The collection of files may be stored alongside the index file or elsewhere.

An example filesystem might look like:

/index.yml
/openjdk-1.6.0_27.tar.gz
/openjdk-1.7.0_21.tar.gz
/openjdk-1.8.0_M7.tar.gz

Usage

The main class used when dealing with a repository is JavaBuildpack::Repository::ConfiguredItem. It provides a single method that is used to resolve a specific version and its URI.

# Finds an instance of the file based on the configuration.
#
# @param [Hash] configuration the configuration
# @option configuration [String] :repository_root the root directory of the repository
# @option configuration [String] :version the version of the file to resolve
# @param [Block, nil] version_validator an optional version validation block
# @return [JavaBuildpack::Util::TokenizedVersion] the chosen version of the file
# @return [String] the URI of the chosen version of the file
def self.find_item(configuration, &version_validator)

Usage of the class might look like the following:

version, uri = JavaBuildpack::Repository::ConfiguredItem.find_item(configuration)

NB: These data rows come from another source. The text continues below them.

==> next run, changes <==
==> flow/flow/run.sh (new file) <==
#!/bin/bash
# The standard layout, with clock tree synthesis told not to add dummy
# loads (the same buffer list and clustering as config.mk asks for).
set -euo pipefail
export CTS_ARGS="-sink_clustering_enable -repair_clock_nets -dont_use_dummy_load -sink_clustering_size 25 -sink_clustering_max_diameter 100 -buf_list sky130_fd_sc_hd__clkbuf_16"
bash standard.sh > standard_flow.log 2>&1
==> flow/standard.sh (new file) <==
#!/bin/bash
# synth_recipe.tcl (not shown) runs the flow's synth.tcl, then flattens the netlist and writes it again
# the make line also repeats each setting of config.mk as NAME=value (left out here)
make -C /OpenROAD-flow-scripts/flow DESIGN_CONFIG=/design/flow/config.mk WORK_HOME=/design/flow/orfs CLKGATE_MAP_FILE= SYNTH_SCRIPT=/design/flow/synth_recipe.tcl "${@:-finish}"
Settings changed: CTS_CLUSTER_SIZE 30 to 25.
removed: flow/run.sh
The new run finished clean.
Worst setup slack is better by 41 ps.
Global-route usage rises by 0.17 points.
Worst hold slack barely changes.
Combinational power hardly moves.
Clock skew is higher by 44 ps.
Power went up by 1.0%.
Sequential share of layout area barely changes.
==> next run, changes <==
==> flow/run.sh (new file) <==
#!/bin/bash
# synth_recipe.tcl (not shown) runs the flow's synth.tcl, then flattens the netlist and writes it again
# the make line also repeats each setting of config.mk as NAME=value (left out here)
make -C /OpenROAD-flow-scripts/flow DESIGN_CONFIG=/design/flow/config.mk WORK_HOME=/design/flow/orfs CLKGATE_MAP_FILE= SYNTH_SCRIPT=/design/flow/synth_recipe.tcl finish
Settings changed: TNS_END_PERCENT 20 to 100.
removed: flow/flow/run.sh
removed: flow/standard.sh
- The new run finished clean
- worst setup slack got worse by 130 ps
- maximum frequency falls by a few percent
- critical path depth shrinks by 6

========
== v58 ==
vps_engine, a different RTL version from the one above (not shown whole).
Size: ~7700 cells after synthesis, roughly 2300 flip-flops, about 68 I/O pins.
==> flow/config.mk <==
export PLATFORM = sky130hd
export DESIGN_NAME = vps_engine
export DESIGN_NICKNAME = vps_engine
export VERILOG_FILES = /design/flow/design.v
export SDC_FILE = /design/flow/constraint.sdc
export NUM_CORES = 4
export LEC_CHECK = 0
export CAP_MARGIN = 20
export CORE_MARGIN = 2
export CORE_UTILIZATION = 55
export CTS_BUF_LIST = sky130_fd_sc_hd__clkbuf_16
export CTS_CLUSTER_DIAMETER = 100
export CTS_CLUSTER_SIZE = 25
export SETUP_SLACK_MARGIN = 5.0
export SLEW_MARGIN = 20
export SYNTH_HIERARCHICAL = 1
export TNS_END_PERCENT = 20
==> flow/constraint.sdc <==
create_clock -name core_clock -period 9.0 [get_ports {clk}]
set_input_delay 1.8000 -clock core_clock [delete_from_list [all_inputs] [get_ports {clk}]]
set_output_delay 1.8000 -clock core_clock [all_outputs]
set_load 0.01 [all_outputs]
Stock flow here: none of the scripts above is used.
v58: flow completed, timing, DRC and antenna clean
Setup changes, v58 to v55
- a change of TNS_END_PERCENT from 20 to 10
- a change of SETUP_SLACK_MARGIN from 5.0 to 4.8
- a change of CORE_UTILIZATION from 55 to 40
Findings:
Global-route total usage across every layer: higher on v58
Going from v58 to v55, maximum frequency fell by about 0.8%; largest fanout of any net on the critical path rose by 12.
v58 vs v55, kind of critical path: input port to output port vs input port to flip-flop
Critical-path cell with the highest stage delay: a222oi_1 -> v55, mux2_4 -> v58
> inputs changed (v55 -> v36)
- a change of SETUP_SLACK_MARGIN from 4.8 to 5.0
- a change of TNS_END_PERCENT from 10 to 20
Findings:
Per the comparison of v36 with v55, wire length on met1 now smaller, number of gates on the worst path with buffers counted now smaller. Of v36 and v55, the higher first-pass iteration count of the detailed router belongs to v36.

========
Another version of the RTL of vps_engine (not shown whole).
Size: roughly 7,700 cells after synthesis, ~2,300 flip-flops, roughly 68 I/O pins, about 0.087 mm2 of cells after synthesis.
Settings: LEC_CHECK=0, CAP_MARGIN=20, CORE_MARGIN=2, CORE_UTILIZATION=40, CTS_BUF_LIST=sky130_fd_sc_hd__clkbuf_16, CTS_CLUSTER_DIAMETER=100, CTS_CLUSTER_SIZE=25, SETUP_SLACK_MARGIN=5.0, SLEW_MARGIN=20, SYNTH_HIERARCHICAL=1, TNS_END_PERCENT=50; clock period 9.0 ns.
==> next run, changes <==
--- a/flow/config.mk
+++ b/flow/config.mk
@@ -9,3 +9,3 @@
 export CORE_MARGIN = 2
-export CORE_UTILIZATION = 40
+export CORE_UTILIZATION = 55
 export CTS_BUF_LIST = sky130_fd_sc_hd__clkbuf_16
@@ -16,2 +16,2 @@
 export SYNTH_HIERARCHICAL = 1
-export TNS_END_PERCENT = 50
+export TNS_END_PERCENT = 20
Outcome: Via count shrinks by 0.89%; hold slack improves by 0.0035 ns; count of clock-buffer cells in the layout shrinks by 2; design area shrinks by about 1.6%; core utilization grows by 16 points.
From an optimization exercise on the open Yosys and OpenROAD flow, aimed at small area, a short achievable clock period and few clock cycles; shortcuts taken in it are not production practice.
Function was checked by simulation only, so behaviour that the tests miss may differ from the original.
No activity file was given, so power comes from the tool's default toggle rates. No driver is modelled on the clock port, so clocking that relies on it looks cheaper here than on a real chip.

== 07-12 ==
==> flow/design.v <==
module jc1_lane (
    input  wire       clk,
    input  wire       rst,         
    input  wire       cmd_valid,
    output wire       cmd_ready,
    input  wire [2:0] cmd_op,
    input  wire [7:0] cmd_data,
    output reg        res_valid,
    output reg  [7:0] res_data
);
    localparam OP_RESET  = 3'd0;
    localparam OP_STEP   = 3'd1;
    localparam OP_XOR    = 3'd2;
    localparam OP_WARMUP = 3'd3;
    localparam OP_PEEK_S = 3'd4;
    localparam OP_PEEK_P = 3'd5;
    localparam OP_PEEK_Q = 3'd6;
    reg  [2047:0] ring;                        
    wire [7:0]    r0   = ring[7:0];
    wire [7:0]    r253 = ring[2031:2024];
    wire [7:0]    r254 = ring[2039:2032];
    reg  [7:0] B;                              
    reg  [7:0] p;
    reg  [7:0] dq;                             
    reg        al;                             
    reg        swp;                            
    reg  [7:0] vn;                             
    reg        rdy;
    reg        s1v;
    reg  [2:0] s1op;
    reg        s1step;                         
    reg        s1peek;                         
    reg        s1warm;                         
    reg        s1rst;                          
    reg  [7:0] s1d;
    reg  [7:0] s1x;                            
    reg        s2step;
    assign cmd_ready = rdy;
    wire accept = cmd_valid & rdy & ~rst;
    wire fire      = s1v & (~s1step | al);
    wire fire_step = fire & s1step;
    wire last      = ~s1warm | (s1x == 8'd255);
    wire done      = fire & last;
    wire clear     = rst | (fire & s1rst);
    wire [7:0] sv = swp ? 8'd0 : r0;           
    wire [7:0] t  = sv + s1x;
    wire [7:0] ka = s1peek ? s1d : dq;
    wire [7:0] kb = s1peek ? ~B  : sv;
    wire [7:0] kc = s1x;
    wire [7:0] ksum = ka ^ kb ^ kc;
    wire [7:0] kcar = (ka & kb) | (ka & kc) | (kb & kc);
    wire [7:0] k    = ksum + {kcar[6:0], 1'b0};
    wire [7:0] q_cur = dq + p + 8'd2;
    reg        s2resp;                         
    reg  [1:0] s2mode;                         
    reg  [7:0] s2x;
    reg  [7:0] s2tp;                           
    reg        s2fwd;                          
    reg  [7:0] s2k;
    reg [63:0] s2lo;                           
    reg  [3:0] s2hi;                           
    reg [7:0] grp [0:15];
    reg [7:0] sq;
    integer g, m;
    always @(*) begin
        for (g = 0; g < 16; g = g + 1) begin
            grp[g] = 8'd0;
            for (m = 0; m < 16; m = m + 1)
                grp[g] = grp[g] | ({8{s2lo[16*(g/4)+m]}} & ring[8*(16*g+m) +: 8]);
        end
        sq = 8'd0;
        for (g = 0; g < 16; g = g + 1)
            sq = sq | ({8{s2hi[g%4]}} & grp[g]);
    end
    wire kv = ~swp | (s2k > vn);
    reg        s3step;
    reg        s3resp;
    reg  [1:0] s3mode;
    reg  [7:0] s3x;
    reg  [7:0] s3tp;
    reg        s3fwd;
    reg        s3kv;
    reg  [7:0] s3sq;
    wire [7:0] sqf = s3fwd ? r253 : (s3kv ? s3sq : 8'd0);
    wire [7:0] r   = s3tp + sqf;
    always @(posedge clk) begin
        ring[2023:0]    <= ring[2031:8];
        ring[2031:2024] <= s3step ? r : r254;
        ring[2039:2032] <= ring[2047:2040];
        ring[2047:2040] <= fire_step ? t : sv;
    end
    integer i;
    always @(posedge clk) begin
        if (clear) begin
            B   <= 8'd1;
            p   <= 8'd0;
            dq  <= 8'd254;
            al  <= 1'b1;
            swp <= 1'b1;
            vn  <= 8'd255;
        end else begin
            B   <= B + 8'd1;
            if (fire_step) begin
                p  <= p + 8'd1;
                dq <= k - 8'd1;
            end
            al  <= fire_step | (B == p);
            swp <= (vn != 8'd0);
            if (vn != 8'd0)
                vn <= vn - 8'd1;
        end
        if (rst) begin
            s1v <= 1'b0;
            rdy <= 1'b1;
        end else if (accept) begin
            s1v    <= 1'b1;
            s1op   <= cmd_op;
            s1step <= (cmd_op == OP_STEP) | (cmd_op == OP_XOR) | (cmd_op == OP_WARMUP);
            s1peek <= (cmd_op == OP_PEEK_S);
            s1warm <= (cmd_op == OP_WARMUP);
            s1rst  <= (cmd_op == OP_RESET);
            s1d    <= cmd_data;
            s1x    <= (cmd_op == OP_STEP) ? cmd_data : 8'd0;
            rdy    <= !((cmd_op == OP_STEP) | (cmd_op == OP_XOR) | (cmd_op == OP_WARMUP)) |
                      ((cmd_op != OP_WARMUP) & (clear | fire_step | (B == p)));
        end else if (!s1v || done) begin
            s1v <= 1'b0;
            rdy <= 1'b1;
        end else begin
            if (fire)
                s1x <= s1x + 8'd1;
            rdy <= (clear | fire_step | (B == p)) &
                   (~s1warm | ((s1x + {7'd0, fire}) == 8'd255));
        end
        s2step <= ~rst & fire_step;
        s2resp <= ~rst & done;
        s2tp   <= t + p + 8'd1;
        s2fwd  <= (k == 8'd254) & s2step;
        s2k    <= k;
        for (i = 0; i < 64; i = i + 1)
            s2lo[i] <= (k[7:6] == i[5:4]) & (k[3:0] == i[3:0]);
        for (i = 0; i < 4; i = i + 1)
            s2hi[i] <= (k[5:4] == i[1:0]);
        case (s1op)
            OP_STEP:   begin s2mode <= 2'd1; s2x <= 8'd0;  end
            OP_XOR:    begin s2mode <= 2'd1; s2x <= s1d;   end
            OP_PEEK_S: begin s2mode <= 2'd2; s2x <= 8'd0;  end
            OP_PEEK_P: begin s2mode <= 2'd0; s2x <= p;     end
            OP_PEEK_Q: begin s2mode <= 2'd0; s2x <= q_cur; end
            default:   begin s2mode <= 2'd0; s2x <= 8'd0;  end
        endcase
        s3step <= ~rst & s2step;
        s3resp <= ~rst & s2resp;
        s3mode <= s2mode;
        s3x    <= s2x;
        s3tp   <= s2tp;
        s3fwd  <= s2fwd;
        s3kv   <= kv;
        s3sq   <= sq;
        res_valid <= ~rst & s3resp;
        res_data  <= (s3mode == 2'd1) ? (r ^ s3x) :
                     (s3mode == 2'd2) ? sqf : s3x;
    end
endmodule
Settings: LEC_CHECK=0, CAP_MARGIN=20, CORE_MARGIN=2, CORE_UTILIZATION=50, CTS_BUF_LIST=sky130_fd_sc_hd__clkbuf_16, CTS_CLUSTER_DIAMETER=60, CTS_CLUSTER_SIZE=30, PLACE_DENSITY=0.6, SLEW_MARGIN=20; clock period 13.0 ns.
run.sh (not shown) runs the stock make flow with config.mk's settings and CLKGATE_MAP_FILE= SYNTH_SCRIPT=/design/flow/synth_recipe.tcl, a recipe that flattens the netlist after the stock synthesis.
07-12 did not stop at any stage, and its layout met the timing, design-rule and antenna checks.
Testbench counts of 07-12, summed over its fixed seeds: cycles 19,267.
Background: an optimization exercise with open tools, aiming at small area, a short achievable clock period and few clock cycles. Do not read the settings as production practice. At most, simulation tests tie the RTL to the original design; equivalence was not proved. Power and IR drop assume default switching activity.

==> inputs of job 7511 <==
## psyn_core
module psyn_core (
    input  wire        clk,
    input  wire        rst,
    input  wire        op_valid,
    input  wire        op_tick,
    input  wire [31:0] op_word,
    output wire        op_ready,
    output wire        resp_valid,
    output wire [2:0]  resp_status,
    output wire [15:0] resp_sample
);
clock: 90.0 ns
lec_check: 0
abc_area: 1
cap_margin: 20
core_margin: 2
core_utilization: 65
slew_margin: 20
run.sh (not shown) runs the stock make flow with config.mk's settings and CLKGATE_MAP_FILE= SYNTH_SCRIPT=/design/flow/synth_recipe.tcl, a recipe that flattens the netlist after the stock synthesis.
==> inputs of job 2050, as changes to job 7511 <==
--- a/flow/design.v
+++ b/flow/design.v
@@ -1275,15 +1275,23 @@
     endfunction
     wire [49:0] bl1a = csa(brow0, brow1, brow2);
     wire [49:0] bl1b = csa(brow3, brow4, bcor);
     wire [49:0] bl2  = csa(bl1a[24:0], bl1a[49:25], bl1b[24:0]);
     wire [49:0] bl3  = csa(bl2[24:0], bl2[49:25], bl1b[49:25]);
     wire signed [24:0] prod = bl3[24:0] + bl3[49:25];
-    wire signed [24:0] shd = prod >>> SC0;
-    wire signed [15:0] smp = (shd > 25'sd32767)  ? 16'sh7FFF :
-                             (shd < -25'sd32768) ? 16'sh8000 : shd[15:0];
+    wire [40:0] pext = {{16{prod[24]}}, prod};
+    wire [15:0] shw  = pext >> SC0;
+    reg  [9:0]  psame;     
+    integer     pj;
+    always @(*) begin
+        psame[9] = 1'b1;
+        for (pj = 8; pj >= 0; pj = pj - 1)
+            psame[pj] = psame[pj+1] && (prod[15+pj] == prod[24]);
+    end
+    wire        povf = (SC0 <= 5'd9) && !psame[SC0];
+    wire [15:0] smp  = povf ? {prod[24], {15{!prod[24]}}} : shw;
     wire ramp = (IV0 != 16'd0) && (C0 == 16'd0);
     wire signed [17:0] f_sum = $signed({2'b00, F0}) + $signed({{2{FS0[15]}}, FS0});
     wire [15:0] f_ramped = (f_sum < 0) ? 16'd0 :
                            (f_sum > 18'sd16000) ? 16'd16000 : f_sum[15:0];
     wire signed [9:0] a_sum = $signed({2'b00, AM0}) + $signed({{2{AS0[7]}}, AS0});
     wire [15:0] c_inc = C0 + 16'd1;
@@ -1431,14 +1439,14 @@
         end else begin
             if (accept)
                 q_wr <= !q_wr;
             if (exec)
                 q_rd <= !q_rd;
             q_cnt  <= q_cnt + {1'b0, accept} - {1'b0, exec};
-            q_full <= (q_cnt + {1'b0, accept} - {1'b0, exec}) == 2'd2;
-            q_rdy  <= (q_cnt + {1'b0, accept} - {1'b0, exec}) != 2'd2;
+            q_full <= (q_cnt == 2'd2 && !exec) || (q_cnt == 2'd1 && accept && !exec);
+            q_rdy  <= !((q_cnt == 2'd2 && !exec) || (q_cnt == 2'd1 && accept && !exec));
             dl_v   <= {dl_v[6:0], exec};
             rv_q   <= dl_v[7];
         end
         rs_q <= mfinal ? mix_sat : 16'd0;
         rst_d <= rst;
         if (rst_d) begin
- CTS_BUF_LIST: unset -> sky130_fd_sc_hd__clkbuf_8
- CTS_CLUSTER_SIZE: unset -> 30
==> summary of the runs <==
Power: job 2050 is lower than job 7511 (about 1.8%).
Of job 7511 and job 2050, job 7511 has the higher maximum frequency (gap 1.1%, measured against job 2050).
Between job 2050 and job 7511, the lower worst hold slack is in job 7511 (gap 26 ps).
Of job 2050 and job 7511, job 2050 has the higher non-clock buffer count (gap 17).
Of job 7511 and job 2050, job 7511 has the higher synthesized cell count (gap about 1.5%, measured against job 2050).
Against job 7511, the utilization of job 2050 is lower by 0.25 points.
Of job 7511 and job 2050, job 7511 has the higher first-iteration DRC count (gap about 5.4%, measured against job 2050).
Of job 2050 and job 7511, job 2050 has the higher register-to-register slack (gap 200 ps).
Against job 2050, the sequential share of layout area of job 7511 is lower by 0.31 points.
In sequential power, job 2050 and job 7511 hardly differ.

or with version validation:

version, uri = JavaBuildpack::Repository::ConfiguredItem.find_item(configuration) do |version|
  validate_version version
end

Version Syntax and Ordering

Versions are composed of major, minor, micro, and optional qualifier parts (<major>.<minor>.<micro>[_<qualifier>]). The major, minor, and micro parts must be numeric. The qualifier part is composed of letters, digits, and hyphens. The lexical ordering of the qualifier is:

  1. hyphen
  2. lowercase letters
  3. uppercase letters
  4. digits

Version Wildcards

In addition to declaring a specific versions to use, you can also specify a bounded range of versions to use. Appending the + symbol to a version prefix chooses the latest version that begins with the prefix.

Example Description
1.+ Selects the greatest available version less than 2.0.0.
1.7.+ Selects the greatest available version less than 1.8.0.
1.7.0_+ Selects the greatest available version less than 1.7.1. Use this syntax to stay up to date with the latest security releases in a particular version.